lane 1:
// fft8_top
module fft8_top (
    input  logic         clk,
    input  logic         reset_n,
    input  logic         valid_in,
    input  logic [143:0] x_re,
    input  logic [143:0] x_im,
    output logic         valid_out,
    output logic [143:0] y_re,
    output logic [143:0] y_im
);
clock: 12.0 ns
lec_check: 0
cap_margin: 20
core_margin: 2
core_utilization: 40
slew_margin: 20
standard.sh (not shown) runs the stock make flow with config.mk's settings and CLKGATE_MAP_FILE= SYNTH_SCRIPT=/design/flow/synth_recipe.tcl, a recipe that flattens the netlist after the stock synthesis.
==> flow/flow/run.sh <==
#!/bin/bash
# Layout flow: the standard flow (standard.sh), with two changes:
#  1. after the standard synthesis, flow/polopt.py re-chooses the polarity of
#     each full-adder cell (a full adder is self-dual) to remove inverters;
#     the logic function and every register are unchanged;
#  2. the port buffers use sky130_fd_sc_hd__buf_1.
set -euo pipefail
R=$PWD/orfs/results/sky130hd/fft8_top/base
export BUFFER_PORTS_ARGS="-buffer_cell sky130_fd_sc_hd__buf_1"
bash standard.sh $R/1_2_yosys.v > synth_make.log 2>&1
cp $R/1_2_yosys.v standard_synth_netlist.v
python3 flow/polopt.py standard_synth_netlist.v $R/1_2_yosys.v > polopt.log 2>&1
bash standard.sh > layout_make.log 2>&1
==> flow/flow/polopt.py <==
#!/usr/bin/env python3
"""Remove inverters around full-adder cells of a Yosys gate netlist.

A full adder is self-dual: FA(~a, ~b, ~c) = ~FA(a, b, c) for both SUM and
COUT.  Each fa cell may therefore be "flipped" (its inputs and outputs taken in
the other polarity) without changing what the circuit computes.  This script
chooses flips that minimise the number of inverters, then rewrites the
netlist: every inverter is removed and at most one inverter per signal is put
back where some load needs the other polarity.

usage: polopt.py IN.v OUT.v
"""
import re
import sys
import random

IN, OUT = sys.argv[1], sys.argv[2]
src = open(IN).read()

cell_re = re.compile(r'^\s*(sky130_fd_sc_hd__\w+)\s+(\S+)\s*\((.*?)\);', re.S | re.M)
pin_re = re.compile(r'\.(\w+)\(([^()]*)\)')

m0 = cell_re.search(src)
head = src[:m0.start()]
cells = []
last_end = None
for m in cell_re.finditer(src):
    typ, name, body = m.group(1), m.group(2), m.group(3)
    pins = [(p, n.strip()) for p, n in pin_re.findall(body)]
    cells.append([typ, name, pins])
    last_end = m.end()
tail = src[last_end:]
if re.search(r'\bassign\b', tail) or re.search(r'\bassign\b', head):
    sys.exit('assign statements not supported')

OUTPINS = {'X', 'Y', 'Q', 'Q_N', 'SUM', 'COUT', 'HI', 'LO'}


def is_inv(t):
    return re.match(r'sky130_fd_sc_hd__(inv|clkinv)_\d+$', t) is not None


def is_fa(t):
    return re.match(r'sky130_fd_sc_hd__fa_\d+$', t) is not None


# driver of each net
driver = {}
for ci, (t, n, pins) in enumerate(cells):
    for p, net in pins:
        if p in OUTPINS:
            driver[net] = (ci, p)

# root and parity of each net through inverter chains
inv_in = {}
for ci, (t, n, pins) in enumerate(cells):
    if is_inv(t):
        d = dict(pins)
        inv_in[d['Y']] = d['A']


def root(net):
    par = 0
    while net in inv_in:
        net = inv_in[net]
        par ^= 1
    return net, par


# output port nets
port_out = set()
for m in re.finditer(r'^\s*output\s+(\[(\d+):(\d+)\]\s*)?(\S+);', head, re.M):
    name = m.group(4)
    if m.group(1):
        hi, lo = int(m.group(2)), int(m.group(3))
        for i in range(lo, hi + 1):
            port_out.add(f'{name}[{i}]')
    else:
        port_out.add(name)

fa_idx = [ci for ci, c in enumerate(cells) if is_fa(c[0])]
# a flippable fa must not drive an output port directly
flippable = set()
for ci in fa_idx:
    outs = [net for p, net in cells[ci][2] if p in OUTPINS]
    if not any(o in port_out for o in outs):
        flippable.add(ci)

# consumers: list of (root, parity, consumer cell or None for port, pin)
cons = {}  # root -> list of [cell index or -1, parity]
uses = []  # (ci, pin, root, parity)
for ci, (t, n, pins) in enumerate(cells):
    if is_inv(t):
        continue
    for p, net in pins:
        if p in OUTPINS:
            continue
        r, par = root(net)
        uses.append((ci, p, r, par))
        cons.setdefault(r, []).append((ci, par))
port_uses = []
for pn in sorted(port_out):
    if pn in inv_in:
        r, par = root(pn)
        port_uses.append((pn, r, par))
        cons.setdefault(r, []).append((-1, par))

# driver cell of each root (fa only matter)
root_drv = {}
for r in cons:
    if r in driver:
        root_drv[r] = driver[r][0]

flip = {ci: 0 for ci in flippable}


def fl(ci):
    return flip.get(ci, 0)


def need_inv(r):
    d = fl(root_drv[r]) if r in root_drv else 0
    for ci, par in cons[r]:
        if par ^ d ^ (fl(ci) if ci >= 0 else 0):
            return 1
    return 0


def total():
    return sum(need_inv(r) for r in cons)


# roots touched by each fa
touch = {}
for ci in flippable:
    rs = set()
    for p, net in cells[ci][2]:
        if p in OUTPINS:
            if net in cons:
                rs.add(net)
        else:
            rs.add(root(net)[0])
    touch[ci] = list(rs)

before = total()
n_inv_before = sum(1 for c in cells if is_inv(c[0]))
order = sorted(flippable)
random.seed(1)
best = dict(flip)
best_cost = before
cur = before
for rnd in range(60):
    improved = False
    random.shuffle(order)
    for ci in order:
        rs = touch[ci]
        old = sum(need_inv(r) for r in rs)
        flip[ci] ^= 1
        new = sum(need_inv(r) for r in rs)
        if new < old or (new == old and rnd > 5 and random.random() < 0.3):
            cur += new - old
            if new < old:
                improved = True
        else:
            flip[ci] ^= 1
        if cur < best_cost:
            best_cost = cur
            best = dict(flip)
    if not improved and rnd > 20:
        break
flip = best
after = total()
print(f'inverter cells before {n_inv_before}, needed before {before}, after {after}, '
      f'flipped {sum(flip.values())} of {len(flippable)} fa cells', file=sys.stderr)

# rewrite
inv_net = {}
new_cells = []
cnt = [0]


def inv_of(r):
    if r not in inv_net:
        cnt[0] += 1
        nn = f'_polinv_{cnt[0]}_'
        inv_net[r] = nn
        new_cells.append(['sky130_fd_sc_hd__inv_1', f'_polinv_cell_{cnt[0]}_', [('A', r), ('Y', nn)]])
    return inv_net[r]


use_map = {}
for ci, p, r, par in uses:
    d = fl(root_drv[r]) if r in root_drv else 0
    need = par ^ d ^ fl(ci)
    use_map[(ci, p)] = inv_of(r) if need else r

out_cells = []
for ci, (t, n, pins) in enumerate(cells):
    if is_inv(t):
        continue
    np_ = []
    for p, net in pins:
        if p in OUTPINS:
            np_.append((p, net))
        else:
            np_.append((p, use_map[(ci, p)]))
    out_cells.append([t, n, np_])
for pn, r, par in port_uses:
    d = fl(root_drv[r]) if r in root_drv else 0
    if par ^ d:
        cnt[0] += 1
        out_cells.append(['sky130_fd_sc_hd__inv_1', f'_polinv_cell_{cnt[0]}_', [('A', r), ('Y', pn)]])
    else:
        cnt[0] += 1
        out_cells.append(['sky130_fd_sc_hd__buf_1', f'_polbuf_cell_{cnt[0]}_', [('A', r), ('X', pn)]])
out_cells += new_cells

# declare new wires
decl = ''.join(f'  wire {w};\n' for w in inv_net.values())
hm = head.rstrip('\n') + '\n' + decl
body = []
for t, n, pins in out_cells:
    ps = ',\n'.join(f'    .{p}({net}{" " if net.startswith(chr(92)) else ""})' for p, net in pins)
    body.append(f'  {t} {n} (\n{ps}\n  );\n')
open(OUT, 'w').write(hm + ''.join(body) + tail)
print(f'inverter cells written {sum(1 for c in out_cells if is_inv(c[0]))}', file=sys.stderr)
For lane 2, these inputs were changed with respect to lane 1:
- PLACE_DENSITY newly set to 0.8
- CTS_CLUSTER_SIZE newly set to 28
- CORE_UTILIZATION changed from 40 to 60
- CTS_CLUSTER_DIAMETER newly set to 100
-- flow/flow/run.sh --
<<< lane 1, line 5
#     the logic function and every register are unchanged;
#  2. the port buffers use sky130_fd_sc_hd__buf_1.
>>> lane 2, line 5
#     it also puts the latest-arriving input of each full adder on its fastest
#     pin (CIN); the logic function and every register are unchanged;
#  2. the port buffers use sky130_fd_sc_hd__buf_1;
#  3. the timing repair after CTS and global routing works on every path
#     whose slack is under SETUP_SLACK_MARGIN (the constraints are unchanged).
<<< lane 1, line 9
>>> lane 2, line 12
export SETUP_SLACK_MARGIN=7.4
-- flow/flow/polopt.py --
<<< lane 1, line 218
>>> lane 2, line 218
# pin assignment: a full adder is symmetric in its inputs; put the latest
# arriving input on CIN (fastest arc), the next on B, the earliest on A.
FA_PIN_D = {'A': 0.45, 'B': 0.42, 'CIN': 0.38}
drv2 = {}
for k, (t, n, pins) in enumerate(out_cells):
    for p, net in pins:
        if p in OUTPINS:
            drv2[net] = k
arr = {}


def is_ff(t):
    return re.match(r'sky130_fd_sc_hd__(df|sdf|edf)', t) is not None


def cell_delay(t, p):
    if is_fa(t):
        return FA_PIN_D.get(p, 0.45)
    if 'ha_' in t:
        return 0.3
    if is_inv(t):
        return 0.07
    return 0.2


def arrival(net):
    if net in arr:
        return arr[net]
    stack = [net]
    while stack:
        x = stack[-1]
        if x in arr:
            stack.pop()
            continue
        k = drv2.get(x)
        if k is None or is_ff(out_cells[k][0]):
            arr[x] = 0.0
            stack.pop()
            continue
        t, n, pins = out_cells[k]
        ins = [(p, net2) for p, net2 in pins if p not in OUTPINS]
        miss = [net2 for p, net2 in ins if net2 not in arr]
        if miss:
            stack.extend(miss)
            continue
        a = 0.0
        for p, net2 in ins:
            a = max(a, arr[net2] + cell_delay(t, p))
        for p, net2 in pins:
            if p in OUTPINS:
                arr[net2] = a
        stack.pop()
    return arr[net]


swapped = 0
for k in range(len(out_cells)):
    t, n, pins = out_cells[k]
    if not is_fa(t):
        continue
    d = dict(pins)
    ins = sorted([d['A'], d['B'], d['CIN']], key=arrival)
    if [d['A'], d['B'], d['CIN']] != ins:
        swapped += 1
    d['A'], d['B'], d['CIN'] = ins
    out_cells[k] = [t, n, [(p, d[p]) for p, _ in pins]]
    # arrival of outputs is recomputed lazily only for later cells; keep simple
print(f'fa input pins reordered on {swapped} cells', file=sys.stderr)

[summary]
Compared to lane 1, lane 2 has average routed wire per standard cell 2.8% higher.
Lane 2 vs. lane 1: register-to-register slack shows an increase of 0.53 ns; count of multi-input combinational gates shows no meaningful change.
==
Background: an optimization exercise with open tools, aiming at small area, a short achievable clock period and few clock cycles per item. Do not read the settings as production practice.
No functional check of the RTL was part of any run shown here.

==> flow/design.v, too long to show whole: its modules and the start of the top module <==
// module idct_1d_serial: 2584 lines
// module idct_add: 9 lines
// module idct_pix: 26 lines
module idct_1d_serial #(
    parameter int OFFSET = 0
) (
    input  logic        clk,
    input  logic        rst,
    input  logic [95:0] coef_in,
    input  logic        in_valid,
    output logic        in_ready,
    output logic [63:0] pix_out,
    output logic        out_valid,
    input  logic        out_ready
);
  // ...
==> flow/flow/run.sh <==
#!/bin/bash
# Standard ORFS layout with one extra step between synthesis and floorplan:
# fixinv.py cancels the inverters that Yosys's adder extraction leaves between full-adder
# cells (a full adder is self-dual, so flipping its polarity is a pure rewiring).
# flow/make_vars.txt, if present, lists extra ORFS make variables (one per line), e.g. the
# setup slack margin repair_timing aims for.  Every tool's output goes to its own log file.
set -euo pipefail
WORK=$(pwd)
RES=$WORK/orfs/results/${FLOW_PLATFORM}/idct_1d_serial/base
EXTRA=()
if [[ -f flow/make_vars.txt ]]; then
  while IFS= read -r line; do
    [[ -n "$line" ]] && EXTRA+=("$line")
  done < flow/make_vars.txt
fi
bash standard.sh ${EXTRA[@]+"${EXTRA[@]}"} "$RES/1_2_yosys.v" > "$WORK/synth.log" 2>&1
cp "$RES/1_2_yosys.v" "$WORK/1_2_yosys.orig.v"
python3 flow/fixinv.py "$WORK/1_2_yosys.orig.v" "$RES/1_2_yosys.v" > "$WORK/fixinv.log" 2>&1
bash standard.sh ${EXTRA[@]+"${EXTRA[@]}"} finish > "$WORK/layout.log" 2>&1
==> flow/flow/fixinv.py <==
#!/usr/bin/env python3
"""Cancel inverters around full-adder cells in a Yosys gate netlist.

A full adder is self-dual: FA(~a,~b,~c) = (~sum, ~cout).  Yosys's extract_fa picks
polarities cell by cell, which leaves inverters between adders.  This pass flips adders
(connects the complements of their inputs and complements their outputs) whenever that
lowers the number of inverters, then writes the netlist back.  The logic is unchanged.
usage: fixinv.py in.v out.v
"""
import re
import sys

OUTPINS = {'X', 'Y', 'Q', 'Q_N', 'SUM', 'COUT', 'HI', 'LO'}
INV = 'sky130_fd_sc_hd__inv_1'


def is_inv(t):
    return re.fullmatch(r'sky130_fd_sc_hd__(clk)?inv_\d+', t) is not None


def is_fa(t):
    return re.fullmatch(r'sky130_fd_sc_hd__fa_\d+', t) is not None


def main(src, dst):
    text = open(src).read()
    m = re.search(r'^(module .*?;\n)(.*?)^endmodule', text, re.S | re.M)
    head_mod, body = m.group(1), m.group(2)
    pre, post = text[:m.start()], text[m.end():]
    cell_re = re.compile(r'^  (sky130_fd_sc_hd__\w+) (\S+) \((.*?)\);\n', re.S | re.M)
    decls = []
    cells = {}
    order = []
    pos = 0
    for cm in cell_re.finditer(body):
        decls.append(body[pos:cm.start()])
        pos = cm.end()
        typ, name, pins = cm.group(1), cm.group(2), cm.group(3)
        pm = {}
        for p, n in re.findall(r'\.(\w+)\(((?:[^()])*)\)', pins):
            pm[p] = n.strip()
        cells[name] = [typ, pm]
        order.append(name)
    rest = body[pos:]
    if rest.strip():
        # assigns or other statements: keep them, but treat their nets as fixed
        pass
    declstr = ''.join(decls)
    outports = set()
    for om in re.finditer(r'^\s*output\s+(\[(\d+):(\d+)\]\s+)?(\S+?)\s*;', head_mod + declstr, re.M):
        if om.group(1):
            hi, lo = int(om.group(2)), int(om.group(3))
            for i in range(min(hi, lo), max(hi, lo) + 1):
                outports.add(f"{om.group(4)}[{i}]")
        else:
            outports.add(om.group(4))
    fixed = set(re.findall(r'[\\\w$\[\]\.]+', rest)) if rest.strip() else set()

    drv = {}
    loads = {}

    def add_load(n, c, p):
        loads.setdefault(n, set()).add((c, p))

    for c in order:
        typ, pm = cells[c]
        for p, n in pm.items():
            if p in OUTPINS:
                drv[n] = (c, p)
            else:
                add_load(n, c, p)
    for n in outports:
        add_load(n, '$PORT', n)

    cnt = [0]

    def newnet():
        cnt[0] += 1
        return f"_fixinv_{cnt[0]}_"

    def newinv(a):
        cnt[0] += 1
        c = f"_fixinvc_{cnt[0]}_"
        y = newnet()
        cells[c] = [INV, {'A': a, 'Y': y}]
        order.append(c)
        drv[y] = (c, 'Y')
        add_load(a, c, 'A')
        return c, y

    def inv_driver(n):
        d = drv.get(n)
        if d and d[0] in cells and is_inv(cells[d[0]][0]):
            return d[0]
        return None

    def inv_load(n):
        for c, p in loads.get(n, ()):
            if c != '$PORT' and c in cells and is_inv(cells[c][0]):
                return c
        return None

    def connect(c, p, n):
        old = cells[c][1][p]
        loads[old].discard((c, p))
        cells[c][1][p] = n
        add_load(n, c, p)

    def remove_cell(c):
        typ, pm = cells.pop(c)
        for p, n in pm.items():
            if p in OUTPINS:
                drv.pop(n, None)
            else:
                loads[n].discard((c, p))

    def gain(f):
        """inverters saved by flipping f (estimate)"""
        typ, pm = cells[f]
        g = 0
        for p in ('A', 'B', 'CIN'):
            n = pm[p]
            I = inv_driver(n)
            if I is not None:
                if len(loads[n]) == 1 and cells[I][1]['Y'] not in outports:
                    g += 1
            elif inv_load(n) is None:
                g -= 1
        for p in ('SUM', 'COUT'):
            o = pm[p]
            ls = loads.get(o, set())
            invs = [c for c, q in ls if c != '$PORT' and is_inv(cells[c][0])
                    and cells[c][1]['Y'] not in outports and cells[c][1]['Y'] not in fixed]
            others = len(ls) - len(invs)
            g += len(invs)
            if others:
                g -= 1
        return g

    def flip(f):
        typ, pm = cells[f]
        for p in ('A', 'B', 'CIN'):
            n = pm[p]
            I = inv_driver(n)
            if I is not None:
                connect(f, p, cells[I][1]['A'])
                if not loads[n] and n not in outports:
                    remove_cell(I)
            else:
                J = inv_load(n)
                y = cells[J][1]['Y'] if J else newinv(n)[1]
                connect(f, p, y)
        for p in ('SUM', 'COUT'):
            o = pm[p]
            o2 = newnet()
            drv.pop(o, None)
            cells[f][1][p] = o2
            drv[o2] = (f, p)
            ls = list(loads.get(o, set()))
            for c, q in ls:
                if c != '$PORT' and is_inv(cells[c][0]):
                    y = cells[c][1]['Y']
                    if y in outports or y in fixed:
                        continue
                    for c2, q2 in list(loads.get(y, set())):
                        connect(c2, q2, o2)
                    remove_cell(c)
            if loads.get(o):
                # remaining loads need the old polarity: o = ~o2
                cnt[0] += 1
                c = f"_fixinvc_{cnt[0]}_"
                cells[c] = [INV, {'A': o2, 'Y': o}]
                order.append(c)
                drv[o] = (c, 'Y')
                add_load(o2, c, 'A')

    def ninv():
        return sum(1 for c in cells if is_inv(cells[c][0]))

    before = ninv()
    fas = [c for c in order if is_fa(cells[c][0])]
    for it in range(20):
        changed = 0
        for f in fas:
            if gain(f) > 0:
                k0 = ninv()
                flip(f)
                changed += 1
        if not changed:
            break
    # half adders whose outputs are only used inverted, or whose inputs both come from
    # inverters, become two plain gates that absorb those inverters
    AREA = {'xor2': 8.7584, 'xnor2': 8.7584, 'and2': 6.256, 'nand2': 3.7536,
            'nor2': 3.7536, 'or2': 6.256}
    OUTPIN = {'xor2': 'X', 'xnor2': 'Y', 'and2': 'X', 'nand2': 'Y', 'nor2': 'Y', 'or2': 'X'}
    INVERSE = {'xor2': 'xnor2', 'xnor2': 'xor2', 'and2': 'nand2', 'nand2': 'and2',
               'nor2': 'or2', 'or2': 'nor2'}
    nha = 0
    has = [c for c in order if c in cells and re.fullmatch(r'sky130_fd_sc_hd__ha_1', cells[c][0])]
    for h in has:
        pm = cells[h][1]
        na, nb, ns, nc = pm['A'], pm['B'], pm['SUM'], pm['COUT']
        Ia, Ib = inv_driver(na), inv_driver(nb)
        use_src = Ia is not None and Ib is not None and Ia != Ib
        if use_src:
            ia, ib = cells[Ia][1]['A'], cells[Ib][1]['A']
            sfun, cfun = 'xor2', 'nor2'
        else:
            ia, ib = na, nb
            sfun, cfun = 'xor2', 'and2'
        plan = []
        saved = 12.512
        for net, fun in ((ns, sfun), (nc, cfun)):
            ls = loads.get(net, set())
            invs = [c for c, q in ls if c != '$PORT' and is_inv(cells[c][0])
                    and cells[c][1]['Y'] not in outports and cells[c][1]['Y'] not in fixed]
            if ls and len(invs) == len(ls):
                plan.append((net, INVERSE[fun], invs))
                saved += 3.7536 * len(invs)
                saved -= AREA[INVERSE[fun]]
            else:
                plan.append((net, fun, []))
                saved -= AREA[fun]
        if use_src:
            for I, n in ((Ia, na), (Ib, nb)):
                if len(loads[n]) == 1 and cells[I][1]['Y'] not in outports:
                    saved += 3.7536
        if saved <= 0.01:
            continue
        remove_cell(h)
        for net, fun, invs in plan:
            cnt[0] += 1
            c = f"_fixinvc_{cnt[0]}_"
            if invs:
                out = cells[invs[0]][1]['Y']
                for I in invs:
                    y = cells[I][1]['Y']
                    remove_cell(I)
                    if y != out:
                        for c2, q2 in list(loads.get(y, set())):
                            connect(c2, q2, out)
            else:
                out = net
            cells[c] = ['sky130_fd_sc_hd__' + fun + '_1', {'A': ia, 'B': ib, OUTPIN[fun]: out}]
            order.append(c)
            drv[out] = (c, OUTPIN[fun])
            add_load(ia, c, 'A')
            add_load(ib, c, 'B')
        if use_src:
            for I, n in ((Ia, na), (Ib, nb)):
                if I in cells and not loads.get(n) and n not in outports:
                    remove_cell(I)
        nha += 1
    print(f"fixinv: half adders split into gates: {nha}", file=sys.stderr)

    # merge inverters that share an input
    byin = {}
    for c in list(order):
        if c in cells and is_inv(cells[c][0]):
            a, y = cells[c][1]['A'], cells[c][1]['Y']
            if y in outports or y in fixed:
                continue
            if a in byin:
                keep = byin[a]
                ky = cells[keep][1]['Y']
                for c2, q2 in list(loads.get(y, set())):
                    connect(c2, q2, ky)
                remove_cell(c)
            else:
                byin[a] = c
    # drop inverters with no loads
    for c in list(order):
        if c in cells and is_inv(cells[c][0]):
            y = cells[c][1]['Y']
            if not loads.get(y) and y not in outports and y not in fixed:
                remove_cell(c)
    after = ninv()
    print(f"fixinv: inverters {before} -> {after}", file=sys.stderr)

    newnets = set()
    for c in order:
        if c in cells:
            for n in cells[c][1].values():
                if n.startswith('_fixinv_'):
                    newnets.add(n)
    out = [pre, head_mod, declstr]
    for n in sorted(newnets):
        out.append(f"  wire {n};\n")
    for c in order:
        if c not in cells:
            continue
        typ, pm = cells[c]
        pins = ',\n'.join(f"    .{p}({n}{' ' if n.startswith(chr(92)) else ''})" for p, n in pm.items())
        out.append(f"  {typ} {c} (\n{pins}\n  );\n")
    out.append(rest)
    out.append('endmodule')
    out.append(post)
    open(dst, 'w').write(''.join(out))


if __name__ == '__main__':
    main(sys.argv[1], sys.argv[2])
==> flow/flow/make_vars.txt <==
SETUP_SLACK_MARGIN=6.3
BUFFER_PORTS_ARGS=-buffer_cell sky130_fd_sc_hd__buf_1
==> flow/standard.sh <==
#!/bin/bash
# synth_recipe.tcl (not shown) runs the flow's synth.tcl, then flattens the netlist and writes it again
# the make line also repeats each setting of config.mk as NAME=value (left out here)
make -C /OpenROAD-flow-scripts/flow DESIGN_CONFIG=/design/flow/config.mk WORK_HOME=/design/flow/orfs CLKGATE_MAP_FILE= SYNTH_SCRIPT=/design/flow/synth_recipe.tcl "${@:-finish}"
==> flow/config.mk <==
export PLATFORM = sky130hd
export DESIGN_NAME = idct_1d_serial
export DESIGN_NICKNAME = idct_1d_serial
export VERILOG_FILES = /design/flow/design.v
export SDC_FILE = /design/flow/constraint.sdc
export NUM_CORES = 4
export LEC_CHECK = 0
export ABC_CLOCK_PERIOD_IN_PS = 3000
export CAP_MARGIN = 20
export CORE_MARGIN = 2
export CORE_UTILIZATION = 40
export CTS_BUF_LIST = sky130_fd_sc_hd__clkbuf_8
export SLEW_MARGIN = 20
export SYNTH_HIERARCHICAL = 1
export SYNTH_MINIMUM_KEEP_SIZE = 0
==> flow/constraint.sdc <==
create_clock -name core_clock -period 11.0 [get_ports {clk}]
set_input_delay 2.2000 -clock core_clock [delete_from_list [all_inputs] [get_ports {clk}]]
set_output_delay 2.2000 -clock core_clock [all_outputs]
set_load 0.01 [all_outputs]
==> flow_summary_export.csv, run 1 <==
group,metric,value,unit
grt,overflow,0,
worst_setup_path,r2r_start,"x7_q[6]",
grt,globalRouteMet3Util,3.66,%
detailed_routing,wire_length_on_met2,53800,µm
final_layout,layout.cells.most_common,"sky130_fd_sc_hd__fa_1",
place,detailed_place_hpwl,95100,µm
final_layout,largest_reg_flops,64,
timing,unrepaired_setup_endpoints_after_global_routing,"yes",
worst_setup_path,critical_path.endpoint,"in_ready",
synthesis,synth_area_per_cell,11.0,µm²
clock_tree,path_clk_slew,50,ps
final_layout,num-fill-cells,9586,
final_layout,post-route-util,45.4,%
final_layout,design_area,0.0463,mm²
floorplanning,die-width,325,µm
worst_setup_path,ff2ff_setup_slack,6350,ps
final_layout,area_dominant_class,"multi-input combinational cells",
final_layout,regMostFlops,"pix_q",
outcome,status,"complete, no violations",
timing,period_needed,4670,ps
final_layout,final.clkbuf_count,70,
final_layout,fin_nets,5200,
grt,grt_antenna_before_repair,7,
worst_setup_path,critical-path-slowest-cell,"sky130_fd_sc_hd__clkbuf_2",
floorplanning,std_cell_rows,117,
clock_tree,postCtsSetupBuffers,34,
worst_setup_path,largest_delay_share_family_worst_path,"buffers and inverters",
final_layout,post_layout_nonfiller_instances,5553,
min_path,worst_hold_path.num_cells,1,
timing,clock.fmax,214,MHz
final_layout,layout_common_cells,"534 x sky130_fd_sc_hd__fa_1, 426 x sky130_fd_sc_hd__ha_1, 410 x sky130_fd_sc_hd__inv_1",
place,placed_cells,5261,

* **Task goal**
A complete answer gives every line of the records holding "random".

* **Result for this task**
import random
random.seed(1)
    random.shuffle(order)
        if new < old or (new == old and rnd > 5 and random.random() < 0.3):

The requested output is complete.